• [WORK REQUIRED]:
Write out the whole listing without a single alteration.

☆ ☆ ☆ ☆ ☆

$ cat src/rtl/mem_access_unit.sv
// Memory-stage load/store engine: turns byte/half/word accesses into word-aligned
// valid/ready requests with strobes. Optional macro: MEM_ACCESS_MISALIGN_FLAG_EN.
module mem_access_unit #(
  parameter int WIDTH = 32
) (
  input  logic             clk,
  input  logic             rst,
  input  logic             mem_write_m,
  input  logic [1:0]       result_src_m,
  input  logic [WIDTH-1:0] alu_result_m,
  input  logic [WIDTH-1:0] write_data_m,
  input  logic [2:0]       funct3_m,
  output logic             stall_m,
  output logic [WIDTH-1:0] read_data_m,
  output logic             misaligned_m,
  output logic             dmem_req_valid,
  input  logic             dmem_req_ready,
  output logic             dmem_we,
  output logic [WIDTH-1:0] dmem_addr,
  output logic [WIDTH-1:0] dmem_wdata,
  output logic [3:0]       dmem_wstrb,
  input  logic             dmem_resp_valid,
  input  logic [WIDTH-1:0] dmem_resp_rdata
);

  typedef enum logic [1:0] {S_IDLE, S_REQ, S_WAIT, S_DONE} state_t;

  state_t     state;
  logic [1:0] off_q;
  logic [2:0] funct3_q;

  logic             access_pending;
  logic             flag_fault;
  logic [WIDTH-1:0] st_wdata;
  logic [3:0]       st_wstrb;
  logic [7:0]       ld_byte;
  logic [15:0]      ld_half;
  logic [WIDTH-1:0] load_ext;

  assign access_pending = mem_write_m | (result_src_m == 2'b01);

`ifdef MEM_ACCESS_MISALIGN_FLAG_EN
  logic misaligned_c;
  assign misaligned_c = ((funct3_m[1:0] == 2'b01) && alu_result_m[0]) ||
                        (funct3_m[1] && (alu_result_m[1:0] != 2'b00));
  assign flag_fault   = access_pending && misaligned_c;
`else
  // Without the flag, low address bits below the access size are simply dropped.
  assign flag_fault   = 1'b0;
`endif

  // Held low while rst is high so the output shows its reset value even if an access is pending.
  assign stall_m = !rst && (((state == S_IDLE) && access_pending) ||
                            (state == S_REQ) || (state == S_WAIT));

  // NOTE: every always_comb output gets a default first, so no path can infer a latch.
  always_comb begin
    st_wdata = write_data_m;
    st_wstrb = 4'b1111;
    case (funct3_m[1:0])
      2'b00: begin
        st_wdata = {4{write_data_m[7:0]}};
        st_wstrb = 4'b0001 << alu_result_m[1:0];
      end
      2'b01: begin
        st_wdata = {2{write_data_m[15:0]}};
        st_wstrb = 4'b0011 << {alu_result_m[1], 1'b0};
      end
      default: ;
    endcase
  end

  always_comb begin
    ld_byte  = dmem_resp_rdata[7:0];
    case (off_q)
      2'b01:   ld_byte = dmem_resp_rdata[15:8];
      2'b10:   ld_byte = dmem_resp_rdata[23:16];
      2'b11:   ld_byte = dmem_resp_rdata[31:24];
      default: ;
    endcase
    ld_half  = off_q[1] ? dmem_resp_rdata[31:16] : dmem_resp_rdata[15:0];
    load_ext = dmem_resp_rdata;
    case (funct3_q[1:0])
      2'b00:   load_ext = {{24{~funct3_q[2] & ld_byte[7]}}, ld_byte};
      2'b01:   load_ext = {{16{~funct3_q[2] & ld_half[15]}}, ld_half};
      default: ;
    endcase
  end

  // NOTE: sequential state uses non-blocking assignments so all registers update together.
  always_ff @(posedge clk or posedge rst) begin
    if (rst) begin
      state          <= S_IDLE;
      off_q          <= 2'b00;
      funct3_q       <= 3'b000;
      read_data_m    <= '0;
      misaligned_m   <= 1'b0;
      dmem_req_valid <= 1'b0;
      dmem_we        <= 1'b0;
      dmem_addr      <= '0;
      dmem_wdata     <= '0;
      dmem_wstrb     <= 4'b0000;
    end else begin
      misaligned_m <= 1'b0;
      case (state)
        S_IDLE: begin
          if (flag_fault) begin
            state        <= S_DONE;
            misaligned_m <= 1'b1;
            if (!mem_write_m) read_data_m <= '0;
          end else if (access_pending) begin
            state          <= S_REQ;
            dmem_req_valid <= 1'b1;
            dmem_we        <= mem_write_m;
            dmem_addr      <= {alu_result_m[WIDTH-1:2], 2'b00};
            dmem_wdata     <= st_wdata;
            dmem_wstrb     <= mem_write_m ? st_wstrb : 4'b0000;
            funct3_q       <= funct3_m;
            off_q          <= alu_result_m[1:0];
          end
        end
        S_REQ: begin
          if (dmem_req_ready) begin
            dmem_req_valid <= 1'b0;
            state          <= S_WAIT;
          end
        end
        S_WAIT: begin
          if (dmem_resp_valid) begin
            if (!dmem_we) read_data_m <= load_ext;
            state <= S_DONE;
          end
        end
        default: state <= S_IDLE;
      endcase
    end
  end

endmodule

☆ ☆ ☆ ☆ ☆

• [TASK RESPONSE]:
$ cat src/rtl/mem_access_unit.sv
// Memory-stage load/store engine: turns byte/half/word accesses into word-aligned
// valid/ready requests with strobes. Optional macro: MEM_ACCESS_MISALIGN_FLAG_EN.
module mem_access_unit #(
  parameter int WIDTH = 32
) (
  input  logic             clk,
  input  logic             rst,
  input  logic             mem_write_m,
  input  logic [1:0]       result_src_m,
  input  logic [WIDTH-1:0] alu_result_m,
  input  logic [WIDTH-1:0] write_data_m,
  input  logic [2:0]       funct3_m,
  output logic             stall_m,
  output logic [WIDTH-1:0] read_data_m,
  output logic             misaligned_m,
  output logic             dmem_req_valid,
  input  logic             dmem_req_ready,
  output logic             dmem_we,
  output logic [WIDTH-1:0] dmem_addr,
  output logic [WIDTH-1:0] dmem_wdata,
  output logic [3:0]       dmem_wstrb,
  input  logic             dmem_resp_valid,
  input  logic [WIDTH-1:0] dmem_resp_rdata
);

  typedef enum logic [1:0] {S_IDLE, S_REQ, S_WAIT, S_DONE} state_t;

  state_t     state;
  logic [1:0] off_q;
  logic [2:0] funct3_q;

  logic             access_pending;
  logic             flag_fault;
  logic [WIDTH-1:0] st_wdata;
  logic [3:0]       st_wstrb;
  logic [7:0]       ld_byte;
  logic [15:0]      ld_half;
  logic [WIDTH-1:0] load_ext;

  assign access_pending = mem_write_m | (result_src_m == 2'b01);

`ifdef MEM_ACCESS_MISALIGN_FLAG_EN
  logic misaligned_c;
  assign misaligned_c = ((funct3_m[1:0] == 2'b01) && alu_result_m[0]) ||
                        (funct3_m[1] && (alu_result_m[1:0] != 2'b00));
  assign flag_fault   = access_pending && misaligned_c;
`else
  // Without the flag, low address bits below the access size are simply dropped.
  assign flag_fault   = 1'b0;
`endif

  // Held low while rst is high so the output shows its reset value even if an access is pending.
  assign stall_m = !rst && (((state == S_IDLE) && access_pending) ||
                            (state == S_REQ) || (state == S_WAIT));

  // NOTE: every always_comb output gets a default first, so no path can infer a latch.
  always_comb begin
    st_wdata = write_data_m;
    st_wstrb = 4'b1111;
    case (funct3_m[1:0])
      2'b00: begin
        st_wdata = {4{write_data_m[7:0]}};
        st_wstrb = 4'b0001 << alu_result_m[1:0];
      end
      2'b01: begin
        st_wdata = {2{write_data_m[15:0]}};
        st_wstrb = 4'b0011 << {alu_result_m[1], 1'b0};
      end
      default: ;
    endcase
  end

  always_comb begin
    ld_byte  = dmem_resp_rdata[7:0];
    case (off_q)
      2'b01:   ld_byte = dmem_resp_rdata[15:8];
      2'b10:   ld_byte = dmem_resp_rdata[23:16];
      2'b11:   ld_byte = dmem_resp_rdata[31:24];
      default: ;
    endcase
    ld_half  = off_q[1] ? dmem_resp_rdata[31:16] : dmem_resp_rdata[15:0];
    load_ext = dmem_resp_rdata;
    case (funct3_q[1:0])
      2'b00:   load_ext = {{24{~funct3_q[2] & ld_byte[7]}}, ld_byte};
      2'b01:   load_ext = {{16{~funct3_q[2] & ld_half[15]}}, ld_half};
      default: ;
    endcase
  end

  // NOTE: sequential state uses non-blocking assignments so all registers update together.
  always_ff @(posedge clk or posedge rst) begin
    if (rst) begin
      state          <= S_IDLE;
      off_q          <= 2'b00;
      funct3_q       <= 3'b000;
      read_data_m    <= '0;
      misaligned_m   <= 1'b0;
      dmem_req_valid <= 1'b0;
      dmem_we        <= 1'b0;
      dmem_addr      <= '0;
      dmem_wdata     <= '0;
      dmem_wstrb     <= 4'b0000;
    end else begin
      misaligned_m <= 1'b0;
      case (state)
        S_IDLE: begin
          if (flag_fault) begin
            state        <= S_DONE;
            misaligned_m <= 1'b1;
            if (!mem_write_m) read_data_m <= '0;
          end else if (access_pending) begin
            state          <= S_REQ;
            dmem_req_valid <= 1'b1;
            dmem_we        <= mem_write_m;
            dmem_addr      <= {alu_result_m[WIDTH-1:2], 2'b00};
            dmem_wdata     <= st_wdata;
            dmem_wstrb     <= mem_write_m ? st_wstrb : 4'b0000;
            funct3_q       <= funct3_m;
            off_q          <= alu_result_m[1:0];
          end
        end
        S_REQ: begin
          if (dmem_req_ready) begin
            dmem_req_valid <= 1'b0;
            state          <= S_WAIT;
          end
        end
        S_WAIT: begin
          if (dmem_resp_valid) begin
            if (!dmem_we) read_data_m <= load_ext;
            state <= S_DONE;
          end
        end
        default: state <= S_IDLE;
      endcase
    end
  end

endmodule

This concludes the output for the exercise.